*Dataset entries*:
--- src/rtl/gcd_share_arb.sv ---
// Round-robin arbiter sharing one gcd unit among num_req_p requesters.
// One operation in flight; results return on a tagged valid/yumi port.
module gcd_share_arb #(
   parameter int num_req_p = 4,
   parameter int width_p   = 32,
   localparam int id_w_lp  = $clog2(num_req_p)
) (
   input  logic                           clk_i,
   input  logic                           reset_n_i,
   input  logic [num_req_p-1:0]           req_v_i,
   input  logic [num_req_p*width_p-1:0]   req_a_i,
   input  logic [num_req_p*width_p-1:0]   req_b_i,
   output logic [num_req_p-1:0]           req_ready_o,
   output logic                           gcd_v_o,
   output logic [width_p-1:0]             gcd_a_o,
   output logic [width_p-1:0]             gcd_b_o,
   input  logic                           gcd_ready_i,
   input  logic                           gcd_v_i,
   input  logic [width_p-1:0]             gcd_y_i,
   output logic                           gcd_yumi_o,
   output logic                           res_v_o,
   output logic [id_w_lp-1:0]             res_id_o,
   output logic [width_p-1:0]             res_data_o,
   input  logic                           res_yumi_i,
   output logic [15:0]                    ops_done_o
);

   localparam logic [1:0] state_idle   = 2'd0;
   localparam logic [1:0] state_issue  = 2'd1;
   localparam logic [1:0] state_wait   = 2'd2;
   localparam logic [1:0] state_return = 2'd3;

   logic [1:0]          state_r;
   logic [id_w_lp-1:0]  last_grant_r;
   logic [id_w_lp-1:0]  owner_r;
   logic [width_p-1:0]  a_r;
   logic [width_p-1:0]  b_r;
   logic [width_p-1:0]  res_r;
   logic [15:0]         ops_done_r;

   logic                grant_found;
   logic [id_w_lp-1:0]  grant_id;
   int unsigned         cand;

   // Rotating search starting just past the last grant; first valid wins.
   always_comb begin
      grant_found = 1'b0;
      grant_id    = '0;
      cand        = 0;
      for (int unsigned i = 0; i < num_req_p; i++) begin
         cand = 32'(last_grant_r) + 32'd1 + i;
         if (cand >= 32'(num_req_p))
            cand = cand - 32'(num_req_p);
         if (!grant_found && req_v_i[cand[id_w_lp-1:0]]) begin
            grant_found = 1'b1;
            grant_id    = cand[id_w_lp-1:0];
         end
      end
   end

   always_comb begin
      req_ready_o = '0;
      if (state_r == state_idle && grant_found)
         req_ready_o[grant_id] = 1'b1;
   end

   always_ff @(posedge clk_i) begin
      if (!reset_n_i) begin
         state_r      <= state_idle;
         last_grant_r <= id_w_lp'(num_req_p - 1);
         owner_r      <= '0;
         a_r          <= '0;
         b_r          <= '0;
         res_r        <= '0;
         ops_done_r   <= '0;
      end else begin
         case (state_r)
            state_idle: begin
               if (grant_found) begin
                  a_r          <= req_a_i[grant_id*width_p +: width_p];
                  b_r          <= req_b_i[grant_id*width_p +: width_p];
                  owner_r      <= grant_id;
                  last_grant_r <= grant_id;
                  state_r      <= state_issue;
               end
            end
            state_issue: begin
               if (gcd_ready_i)
                  state_r <= state_wait;
            end
            state_wait: begin
               if (gcd_v_i) begin
                  res_r   <= gcd_y_i;
                  state_r <= state_return;
               end
            end
            default: begin
               if (res_yumi_i) begin
                  ops_done_r <= ops_done_r + 16'd1;
                  state_r    <= state_idle;
               end
            end
         endcase
      end
   end

   assign gcd_v_o    = (state_r == state_issue);
   assign gcd_a_o    = a_r;
   assign gcd_b_o    = b_r;
   assign gcd_yumi_o = (state_r == state_wait) && gcd_v_i;
   assign res_v_o    = (state_r == state_return);
   assign res_id_o   = owner_r;
   assign res_data_o = res_r;
   assign ops_done_o = ops_done_r;

endmodule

*Work request*: Which lines run from the one containing "always_ff @(posedge clk_i) begin" to the final line of the entries? Return those lines exactly, and only those.

*Answer below*:
   always_ff @(posedge clk_i) begin
      if (!reset_n_i) begin
         state_r      <= state_idle;
         last_grant_r <= id_w_lp'(num_req_p - 1);
         owner_r      <= '0;
         a_r          <= '0;
         b_r          <= '0;
         res_r        <= '0;
         ops_done_r   <= '0;
      end else begin
         case (state_r)
            state_idle: begin
               if (grant_found) begin
                  a_r          <= req_a_i[grant_id*width_p +: width_p];
                  b_r          <= req_b_i[grant_id*width_p +: width_p];
                  owner_r      <= grant_id;
                  last_grant_r <= grant_id;
                  state_r      <= state_issue;
               end
            end
            state_issue: begin
               if (gcd_ready_i)
                  state_r <= state_wait;
            end
            state_wait: begin
               if (gcd_v_i) begin
                  res_r   <= gcd_y_i;
                  state_r <= state_return;
               end
            end
            default: begin
               if (res_yumi_i) begin
                  ops_done_r <= ops_done_r + 16'd1;
                  state_r    <= state_idle;
               end
            end
         endcase
      end
   end

   assign gcd_v_o    = (state_r == state_issue);
   assign gcd_a_o    = a_r;
   assign gcd_b_o    = b_r;
   assign gcd_yumi_o = (state_r == state_wait) && gcd_v_i;
   assign res_v_o    = (state_r == state_return);
   assign res_id_o   = owner_r;
   assign res_data_o = res_r;
   assign ops_done_o = ops_done_r;

endmodule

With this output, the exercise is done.